Il cambiamento radicale verso una moda guidata dal valore della sostenibilità impone alle aziende di prendersi la piena responsabilità dei costi non solo economici della produzione di abiti e accessori. Significa volgarmente metterci la faccia in ogni passaggio della filiera di produzione, controllarla, certificarla, garantirla.

L’epidemia scoppiata in Cina a gennaio 2020 ha smascherato, prima ancora che il virus si diffondesse nel resto del mondo, uno dei limiti dell’avere catene di produzione lunghissime e sparpagliate geograficamente: non solo non se ne ha il controllo in termini di costi sociali e ambientali, ma nel caso di imprevisti si rischia di non essere in grado di gestirle. Al contrario prediligere una supply chain corta e meno globalizzata favorisce la flessibilità della stessa e permette di assumersene la piena responsabilità in termini di inquinamento ambientale e condizioni di lavoro dei suoi operai. L’ha spiegato bene sulle pagine di WWD Hakan Karaosman, esperto di filiera di produzione sostenibile nel settore moda presso la Commissione Economica delle Nazioni Unite per l’Europa: “I marchi di moda che hanno preso iniziative concrete per creare delle supply chain più corte, più resilienti e più trasparenti hanno potuto constatare che le situazioni inaspettate possono essere controllate meglio. In aggiunta quei brand che hanno creato una cultura della filiera di produzione attraverso l’impegno e la leadership responsabile hanno già dimostrato che le catene di produzione sostenibili portano ad avere dei vantaggi competitivi in termini di prestazioni operative”.

È il momento di pensare a come ripartire dopo questo stop forzato.

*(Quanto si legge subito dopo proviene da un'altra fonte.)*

From an optimization exercise on the open Yosys and OpenROAD flow, aimed at small area; shortcuts taken in it are not production practice.
In this exercise RTL edits were held to simulation tests only and were not proved equivalent to the original.
Power figures rest on the tool's default switching activity, not on a simulated workload.

### design.v
module reg_file_sb #(
    parameter  int XLEN   = 32,
    parameter  int NREGS  = 32,
    parameter  int NRD    = 4,
    parameter  int NWR    = 2,
    parameter  int BYPASS = 1,
    localparam int IDX    = $clog2(NREGS),
    localparam int NGRP   = (NREGS + 1) / 3
) (
    input  logic                 i_clk,
    input  logic                 i_rstn,
    input  logic                 i_flush,
    input  logic                 i_set_en,
    input  logic [IDX-1:0]       i_set_id,
    input  logic [NWR-1:0]       i_wen,
    input  logic [NWR*IDX-1:0]   i_wid,
    input  logic [NWR*XLEN-1:0]  i_wdata,
    input  logic [NRD*IDX-1:0]   i_rd_id,
    output logic [NRD*XLEN-1:0]  o_rd_data,
    output logic [NRD-1:0]       o_rd_busy,
    output logic                 o_ready
);
    logic [IDX:0] r_cnt;
    logic         w_run;
    always_ff @(posedge i_clk or negedge i_rstn) begin
        if (!i_rstn) begin
            r_cnt <= '0;
        end else if (!r_cnt[IDX]) begin
            r_cnt <= r_cnt + 1'b1;
        end
    end
    assign w_run   = r_cnt[IDX];
    assign o_ready = w_run;
    logic [IDX-1:0]  w_wid0, w_wid1;
    logic [XLEN-1:0] w_wd0, w_wd1;
    logic [XLEN-1:0] w_nwd0;
    logic            w_we0x;
    assign w_wid0 = i_wid[0 +: IDX];
    assign w_wid1 = i_wid[IDX +: IDX];
    assign w_wd0  = i_wdata[0 +: XLEN];
    assign w_wd1  = i_wdata[XLEN +: XLEN];
    assign w_nwd0 = ~(w_wd0 & {XLEN{w_run}});
    assign w_we0x = i_wen[0] & ~(i_wen[1] & (w_wid0 == w_wid1));
    logic [3:0] w_p1_lo, w_p0_lo, w_ps_lo;
    logic [7:0] w_p1_hi, w_p0_hi, w_ps_hi;
    logic       w_rf;
    assign w_rf = w_run & ~i_flush;
    for (genvar i = 0; i < 4; i++) begin : g_plo
        assign w_p1_lo[i] = (w_wid1[1:0] == 2'(i));
        assign w_p0_lo[i] = ~w_run | (w_wid0[1:0] == 2'(i));
        assign w_ps_lo[i] = (i_set_id[1:0] == 2'(i));
    end
    for (genvar j = 0; j < 8; j++) begin : g_phi
        assign w_p1_hi[j] = w_run & i_wen[1] & (w_wid1[4:2] == 3'(j));
        assign w_p0_hi[j] = ~w_run | (w_we0x & (w_wid0[4:2] == 3'(j)));
        assign w_ps_hi[j] = w_rf & i_set_en & (i_set_id[4:2] == 3'(j));
    end
    logic [XLEN-1:0]  r_mem  [1:NREGS-1];
    logic [NREGS-1:1] r_pend;
    for (genvar r = 1; r < NREGS; r++) begin : g_row
        logic            w_s1, w_set, w_pnxt;
        logic [1:0]      w_s0, w_ns1, w_nh;    
        logic [XLEN-1:0] w_d;
        logic w_x1, w_x0, w_h;
        rf_nand2 u_x1 (.i_a(w_p1_hi[r/4]), .i_b(w_p1_lo[r%4]), .o_y(w_x1));
        rf_inv   u_s1 (.i_a(w_x1), .o_y(w_s1));
        rf_inv   u_n1a (.i_a(w_s1), .o_y(w_ns1[0]));
        rf_inv   u_n1b (.i_a(w_s1), .o_y(w_ns1[1]));
        rf_nand2 u_x0 (.i_a(w_p0_hi[r/4]), .i_b(w_p0_lo[r%4]), .o_y(w_x0));
        rf_inv   u_s0a (.i_a(w_x0), .o_y(w_s0[0]));
        rf_inv   u_s0b (.i_a(w_x0), .o_y(w_s0[1]));
        rf_nor2  u_h  (.i_a(w_s1), .i_b(w_s0[0]), .o_y(w_h));
        rf_inv   u_nha (.i_a(w_h), .o_y(w_nh[0]));
        rf_inv   u_nhb (.i_a(w_h), .o_y(w_nh[1]));
        for (genvar b = 0; b < XLEN; b++) begin : g_bit
            rf_wsel u_w (
                .i_nh(w_nh[b/(XLEN/2)]), .i_q(r_mem[r][b]), .i_ns1(w_ns1[b/(XLEN/2)]), .i_d1(w_wd1[b]),
                .i_s0(w_s0[b/(XLEN/2)]), .i_nd0(w_nwd0[b]),
                .o_d(w_d[b])
            );
        end
        always_ff @(posedge i_clk) begin
            r_mem[r] <= w_d;
        end
        logic w_xs;
        rf_nand2 u_xs (.i_a(w_ps_hi[r/4]), .i_b(w_ps_lo[r%4]), .o_y(w_xs));
        rf_inv   u_st (.i_a(w_xs), .o_y(w_set));
        rf_pnxt u_pn (
            .i_p(r_pend[r]), .i_h(w_h), .i_rf(w_rf), .i_set(w_set),
            .o_d(w_pnxt)
        );
        always_ff @(posedge i_clk) begin
            r_pend[r] <= w_pnxt;
        end
    end
    for (genvar p = 0; p < NRD; p++) begin : g_rd
        logic [IDX-1:0]   w_id;
        logic             w_nz, w_b1, w_b0, w_m;
        logic [3:0]       w_lo;
        logic [7:0]       w_hi;
        logic [NREGS-1:1] w_sel [2];    
        logic [XLEN:0]    w_out;
        assign w_id = i_rd_id[p*IDX +: IDX];
        assign w_nz = |w_id;
        assign w_b1 = (BYPASS != 0) & w_run & w_nz & i_wen[1] & (w_wid1 == w_id);
        assign w_b0 = (BYPASS != 0) & w_run & w_nz & i_wen[0] & (w_wid0 == w_id) & ~w_b1;
        assign w_m  = w_run & ~w_b1 & ~w_b0;
        for (genvar i = 0; i < 4; i++) begin : g_lo
            assign w_lo[i] = (w_id[1:0] == 2'(i));
        end
        for (genvar j = 0; j < 8; j++) begin : g_hi
            assign w_hi[j] = w_m & (w_id[4:2] == 3'(j));
        end
        for (genvar r = 1; r < NREGS; r++) begin : g_sel
            logic w_xs;
            rf_nand2 u_xs  (.i_a(w_hi[r/4]), .i_b(w_lo[r%4]), .o_y(w_xs));
            rf_inv   u_sla (.i_a(w_xs), .o_y(w_sel[0][r]));
            rf_inv   u_slb (.i_a(w_xs), .o_y(w_sel[1][r]));
        end
        logic w_nb1, w_nb0;
        logic [1:0] w_b1d, w_b0d;
        assign w_nb1 = ~w_b1;
        assign w_nb0 = ~w_b0;
        rf_inv u_b1a (.i_a(w_nb1), .o_y(w_b1d[0]));
        rf_inv u_b1b (.i_a(w_nb1), .o_y(w_b1d[1]));
        rf_inv u_b0a (.i_a(w_nb0), .o_y(w_b0d[0]));
        rf_inv u_b0b (.i_a(w_nb0), .o_y(w_b0d[1]));
        for (genvar b = 0; b <= XLEN; b++) begin : g_bit
            localparam int H = (b < XLEN / 2) ? 0 : 1;
            logic [NREGS+1:1] w_s, w_c;
            logic [NGRP-1:0]  w_n;
            for (genvar r = 1; r < NREGS; r++) begin : g_c
                assign w_s[r] = w_sel[H][r];
                if (b < XLEN) begin : g_d
                    assign w_c[r] = r_mem[r][b];
                end else begin : g_p
                    assign w_c[r] = r_pend[r];
                end
            end
            assign w_s[NREGS]   = w_b1d[H];
            assign w_s[NREGS+1] = w_b0d[H];
            if (b < XLEN) begin : g_d
                assign w_c[NREGS]   = w_wd1[b];
                assign w_c[NREGS+1] = w_wd0[b];
            end else begin : g_p
                assign w_c[NREGS]   = 1'b0;
                assign w_c[NREGS+1] = 1'b0;
            end
            for (genvar g = 0; g < NGRP; g++) begin : g_g
                if (b < XLEN || 3*g+3 < NREGS) begin : g_3
                    rf_aoi3 u_a (
                        .i_s0(w_s[3*g+1]), .i_d0(w_c[3*g+1]),
                        .i_s1(w_s[3*g+2]), .i_d1(w_c[3*g+2]),
                        .i_s2(w_s[3*g+3]), .i_d2(w_c[3*g+3]),
                        .o_n(w_n[g])
                    );
                end else begin : g_1
                    rf_nand2 u_a (.i_a(w_s[3*g+1]), .i_b(w_c[3*g+1]), .o_y(w_n[g]));
                end
            end
            logic w_o1, w_o2, w_o12;
            rf_nand4 u_o1 (.i_a(w_n[0]), .i_b(w_n[1]), .i_c(w_n[2]), .i_d(w_n[3]), .o_y(w_o1));
            rf_nand4 u_o2 (.i_a(w_n[4]), .i_b(w_n[5]), .i_c(w_n[6]), .i_d(w_n[7]), .o_y(w_o2));
            rf_nor2  u_o3 (.i_a(w_o1), .i_b(w_o2), .o_y(w_o12));
            rf_nand4 u_o4 (.i_a(w_o12), .i_b(w_n[8]), .i_c(w_n[9]), .i_d(w_n[10]), .o_y(w_out[b]));
        end
        assign o_rd_data[p*XLEN +: XLEN] = w_out[XLEN-1:0];
        assign o_rd_busy[p]              = w_out[XLEN];
    end
endmodule
module rf_wsel (
    input  logic i_nh,
    input  logic i_q,
    input  logic i_ns1,
    input  logic i_d1,
    input  logic i_s0,
    input  logic i_nd0,
    output logic o_d
);
    logic w_x;
    assign w_x = ~((i_nh | i_q) & (i_ns1 | i_d1));
    assign o_d = ~((i_s0 & i_nd0) | w_x);
endmodule
module rf_pnxt (
    input  logic i_p,
    input  logic i_h,
    input  logic i_rf,
    input  logic i_set,
    output logic o_d
);
    assign o_d = i_set | (i_p & i_h & i_rf);
endmodule
module rf_aoi3 (
    input  logic i_s0,
    input  logic i_d0,
    input  logic i_s1,
    input  logic i_d1,
    input  logic i_s2,
    input  logic i_d2,
    output logic o_n
);
    assign o_n = ~((i_s0 & i_d0) | (i_s1 & i_d1) | (i_s2 & i_d2));
endmodule
module rf_nand2 (
    input  logic i_a,
    input  logic i_b,
    output logic o_y
);
    assign o_y = ~(i_a & i_b);
endmodule
module rf_nor2 (
    input  logic i_a,
    input  logic i_b,
    output logic o_y
);
    assign o_y = ~(i_a | i_b);
endmodule
module rf_inv (
    input  logic i_a,
    output logic o_y
);
    assign o_y = ~i_a;
endmodule
module rf_nand4 (
    input  logic i_a,
    input  logic i_b,
    input  logic i_c,
    input  logic i_d,
    output logic o_y
);
    assign o_y = ~(i_a & i_b & i_c & i_d);
endmodule
This is an optimization exercise on Yosys and OpenROAD, whose aim is small area, a short achievable clock period and few clock cycles per item, not a production implementation. The RTL was checked by simulation tests, not by an equivalence proof against the original design. Power and IR drop assume default switching activity.

<file path="design.v">
`timescale 1ns/100ps
package lb_pkg;
    localparam int N_REGIONS = 4;
    localparam int REGION_IDX_BITS = 2;
    localparam int N_LAYERS = REGION_IDX_BITS;
    localparam int N_PAIRS = N_REGIONS / 2;
    localparam int LAYER_BITS = (N_LAYERS > 1) ? $clog2(N_LAYERS) : 1;
    localparam logic [LAYER_BITS-1:0] LAST_LAYER = LAYER_BITS'(N_LAYERS - 1);
    localparam int QDEPTH = 16;
    localparam int QPTR_BITS = $clog2(QDEPTH);
    localparam int QCNT_BITS = $clog2(QDEPTH + 1);
    localparam logic [QCNT_BITS-1:0] Q_FULL_CNT = QCNT_BITS'(QDEPTH);
    localparam int LOAD_BITS = 4;
    localparam int OID_BITS = 16;
    localparam int META_BITS = 98;
    localparam int META_OID_LSB = 0;
    typedef logic [META_BITS-1:0] meta_t;
    typedef logic [OID_BITS-1:0] oid_t;
    typedef logic [LOAD_BITS-1:0] load_t;
    typedef logic [REGION_IDX_BITS-1:0] region_idx_t;
    typedef struct packed {
        oid_t  oid;
        load_t load;
    } region_stat_t;
    localparam int STAT_BITS = OID_BITS + LOAD_BITS;
    typedef logic [N_REGIONS*STAT_BITS-1:0] region_stats_t;
endpackage
`timescale 1ns/100ps
module meta_fifo (
    input  logic          aclk,
    input  logic          aresetn,
    input  logic          in_valid,
    output logic          in_ready,
    input  lb_pkg::meta_t in_meta,
    output logic          head_valid,
    output lb_pkg::meta_t head_meta,
    input  logic          pop
);
    lb_pkg::meta_t mem [lb_pkg::QDEPTH];
    logic [lb_pkg::QPTR_BITS-1:0] wr_ptr;
    logic [lb_pkg::QPTR_BITS-1:0] rd_ptr;
    logic [lb_pkg::QCNT_BITS-1:0] count;
    logic push_fire;
    logic pop_fire;
    assign in_ready = (count != lb_pkg::Q_FULL_CNT);
    assign head_valid = (count != '0);
    assign head_meta = mem[rd_ptr];
    assign push_fire = in_valid && in_ready;
    assign pop_fire = pop && head_valid;
    always_ff @(posedge aclk) begin
        if (!aresetn) begin
            wr_ptr <= '0;
            rd_ptr <= '0;
            count  <= '0;
        end else begin
            if (push_fire) begin
                wr_ptr <= wr_ptr + 1'b1;
            end
            if (pop_fire) begin
                rd_ptr <= rd_ptr + 1'b1;
            end
            case ({push_fire, pop_fire})
                2'b10: begin
                    count <= count + 1'b1;
                end
                2'b01: begin
                    count <= count - 1'b1;
                end
                default: begin
                    count <= count;
                end
            endcase
        end
    end
    always_ff @(posedge aclk) begin
        if (push_fire) begin
            mem[wr_ptr] <= in_meta;
        end
    end
endmodule
`timescale 1ns/100ps
module least_load_tree (
    input  logic                  aclk,
    input  logic                  aresetn,
    input  logic                  start,
    input  lb_pkg::region_stats_t region_stats,
    input  lb_pkg::oid_t          req_oid,
    output logic                  done,
    output lb_pkg::region_idx_t   winner
);
    lb_pkg::region_stats_t stats_q;
    lb_pkg::oid_t          oid_q;
    lb_pkg::load_t       cand_load [lb_pkg::N_REGIONS];
    lb_pkg::region_idx_t cand_idx [lb_pkg::N_REGIONS];
    lb_pkg::load_t       next_load [lb_pkg::N_PAIRS];
    lb_pkg::region_idx_t next_idx [lb_pkg::N_PAIRS];
    logic                          busy;
    logic [lb_pkg::LAYER_BITS-1:0] layer;
    logic                          last_layer;
    assign last_layer = (layer == lb_pkg::LAST_LAYER);
    always_comb begin
        for (int p = 0; p < lb_pkg::N_PAIRS; p++) begin
            if (cand_load[2*p] < cand_load[2*p+1]) begin
                next_load[p] = cand_load[2*p];
                next_idx[p]  = cand_idx[2*p];
            end else if (cand_load[2*p] > cand_load[2*p+1]) begin
                next_load[p] = cand_load[2*p+1];
                next_idx[p]  = cand_idx[2*p+1];
            end else if (stats_q[cand_idx[2*p]*lb_pkg::STAT_BITS +
                                    lb_pkg::LOAD_BITS +: lb_pkg::OID_BITS] == oid_q) begin
                next_load[p] = cand_load[2*p];
                next_idx[p]  = cand_idx[2*p];
            end else begin
                next_load[p] = cand_load[2*p+1];
                next_idx[p]  = cand_idx[2*p+1];
            end
        end
    end
    always_ff @(posedge aclk) begin
        if (!aresetn) begin
            busy  <= 1'b0;
            layer <= '0;
            done  <= 1'b0;
        end else begin
            done <= 1'b0;
            if (start) begin
                busy  <= 1'b1;
                layer <= '0;
            end else if (busy) begin
                layer <= layer + 1'b1;
                if (last_layer) begin
                    busy <= 1'b0;
                    done <= 1'b1;
                end
            end
        end
    end
    always_ff @(posedge aclk) begin
        if (start) begin
            stats_q <= region_stats;
            oid_q   <= req_oid;
            for (int i = 0; i < lb_pkg::N_REGIONS; i++) begin
                cand_load[i] <= region_stats[i*lb_pkg::STAT_BITS +: lb_pkg::LOAD_BITS];
                cand_idx[i]  <= lb_pkg::region_idx_t'(i);
            end
        end else if (busy) begin
            for (int p = 0; p < lb_pkg::N_PAIRS; p++) begin
                cand_load[p] <= next_load[p];
                cand_idx[p]  <= next_idx[p];
            end
        end
    end
    assign winner = cand_idx[0];
endmodule
`timescale 1ns/100ps
module dispatch_ctrl (
    input  logic                aclk,
    input  logic                aresetn,
    input  logic                head_valid,
    input  lb_pkg::meta_t       head_meta,
    output logic                pop,
    output logic                start,
    output lb_pkg::oid_t        req_oid,
    input  logic                done,
    input  lb_pkg::region_idx_t winner,
    output logic                proxy_valid,
    input  logic                proxy_ready,
    output lb_pkg::meta_t       proxy_meta,
    output lb_pkg::region_idx_t lb_ctrl
);
    typedef enum logic [1:0] {
        ST_IDLE,
        ST_SCHED,
        ST_OFFER
    } state_t;
    state_t state;
    assign pop = (state == ST_IDLE) && head_valid;
    assign req_oid = proxy_meta[lb_pkg::META_OID_LSB +: lb_pkg::OID_BITS];
    always_ff @(posedge aclk) begin
        if (!aresetn) begin
            state       <= ST_IDLE;
            start       <= 1'b0;
            proxy_valid <= 1'b0;
        end else begin
            start <= pop;
            case (state)
                ST_IDLE: begin
                    if (head_valid) begin
                        state <= ST_SCHED;
                    end
                end
                ST_SCHED: begin
                    if (done) begin
                        state       <= ST_OFFER;
                        proxy_valid <= 1'b1;
                    end
                end
                ST_OFFER: begin
                    if (proxy_ready) begin
                        state       <= ST_IDLE;
                        proxy_valid <= 1'b0;
                    end
                end
                default: begin
                    state       <= ST_IDLE;
                    proxy_valid <= 1'b0;
                end
            endcase
        end
    end
    always_ff @(posedge aclk) begin
        if (pop) begin
            proxy_meta <= head_meta;
        end
        if ((state == ST_SCHED) && done) begin
            lb_ctrl <= winner;
        end
    end
endmodule
`timescale 1ns/100ps
module load_balancer (
    input  logic                  aclk,
    input  logic                  aresetn,
    input  logic                  meta_in_valid,
    output logic                  meta_in_ready,
    input  lb_pkg::meta_t         meta_in_data,
    input  lb_pkg::region_stats_t region_stats,
    output logic                  proxy_valid,
    input  logic                  proxy_ready,
    output lb_pkg::meta_t         proxy_meta,
    output lb_pkg::region_idx_t   lb_ctrl
);
    logic                head_valid;
    lb_pkg::meta_t       head_meta;
    logic                pop;
    logic                start;
    lb_pkg::oid_t        req_oid;
    logic                done;
    lb_pkg::region_idx_t winner;
    meta_fifo meta_fifo_i (
        .aclk       (aclk),
        .aresetn    (aresetn),
        .in_valid   (meta_in_valid),
        .in_ready   (meta_in_ready),
        .in_meta    (meta_in_data),
        .head_valid (head_valid),
        .head_meta  (head_meta),
        .pop        (pop)
    );
    least_load_tree least_load_tree_i (
        .aclk         (aclk),
        .aresetn      (aresetn),
        .start        (start),
        .region_stats (region_stats),
        .req_oid      (req_oid),
        .done         (done),
        .winner       (winner)
    );
    dispatch_ctrl dispatch_ctrl_i (
        .aclk        (aclk),
        .aresetn     (aresetn),
        .head_valid  (head_valid),
        .head_meta   (head_meta),
        .pop         (pop),
        .start       (start),
        .req_oid     (req_oid),
        .done        (done),
        .winner      (winner),
        .proxy_valid (proxy_valid),
        .proxy_ready (proxy_ready),
        .proxy_meta  (proxy_meta),
        .lb_ctrl     (lb_ctrl)
    );
endmodule
</file>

Sarà una strada lunga e difficile considerando che tutta la produzione e la promozione delle collezioni SS20, FW20 e SS21 dovrà essere rivista e riadattata. Però sarà anche l’opportunità per provare a scrivere un futuro diverso per il settore su una pagina bianca, o quasi, che passi per una reale presa di coscienza da parte del mondo della moda sul suo impatto ambientale, sociale e culturale.